WORK TO BE COMPLETED:
For each entry below, output it exactly as it stands.

Records from a dataset:

○ ○ ○ ○

===== config.mk =====
export PLATFORM = sky130hd
export DESIGN_NAME = mini_multicycle_ctrl
export DESIGN_NICKNAME = d
export VERILOG_FILES = /design/src/rtl/mini_multicycle_ctrl.sv
export SDC_FILE = /design/constraint.sdc
export NUM_CORES = 1
export LEC_CHECK = 0
export BUFFER_PORTS_ARGS = -buffer_cell sky130_fd_sc_hd__buf_2
export CAP_MARGIN = 20
export CORE_MARGIN = 1.5
export CORE_UTILIZATION = 49
export DETAILED_ROUTE_END_ITERATION = 7
export PLACE_DENSITY_LB_ADDON = 0.12
export SLEW_MARGIN = 20
export SYNTH_ARGS = -nofsm -noshare
export SYNTH_HDL_FRONTEND = slang
export SYNTH_SLANG_ARGS = --single-unit

===== constraint.sdc =====
create_clock -name clk -period 1.97 [get_ports clk]
set_input_delay 0.2955 -clock clk [delete_from_list [all_inputs] [get_ports clk]]
set_output_delay 0.2955 -clock clk [all_outputs]
set_load 0.05 [all_outputs]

○ ○ ○ ○

SOLUTION:
===== config.mk =====
export PLATFORM = sky130hd
export DESIGN_NAME = mini_multicycle_ctrl
export DESIGN_NICKNAME = d
export VERILOG_FILES = /design/src/rtl/mini_multicycle_ctrl.sv
export SDC_FILE = /design/constraint.sdc
export NUM_CORES = 1
export LEC_CHECK = 0
export BUFFER_PORTS_ARGS = -buffer_cell sky130_fd_sc_hd__buf_2
export CAP_MARGIN = 20
export CORE_MARGIN = 1.5
export CORE_UTILIZATION = 49
export DETAILED_ROUTE_END_ITERATION = 7
export PLACE_DENSITY_LB_ADDON = 0.12
export SLEW_MARGIN = 20
export SYNTH_ARGS = -nofsm -noshare
export SYNTH_HDL_FRONTEND = slang
export SYNTH_SLANG_ARGS = --single-unit

===== constraint.sdc =====
create_clock -name clk -period 1.97 [get_ports clk]
set_input_delay 0.2955 -clock clk [delete_from_list [all_inputs] [get_ports clk]]
set_output_delay 0.2955 -clock clk [all_outputs]
set_load 0.05 [all_outputs]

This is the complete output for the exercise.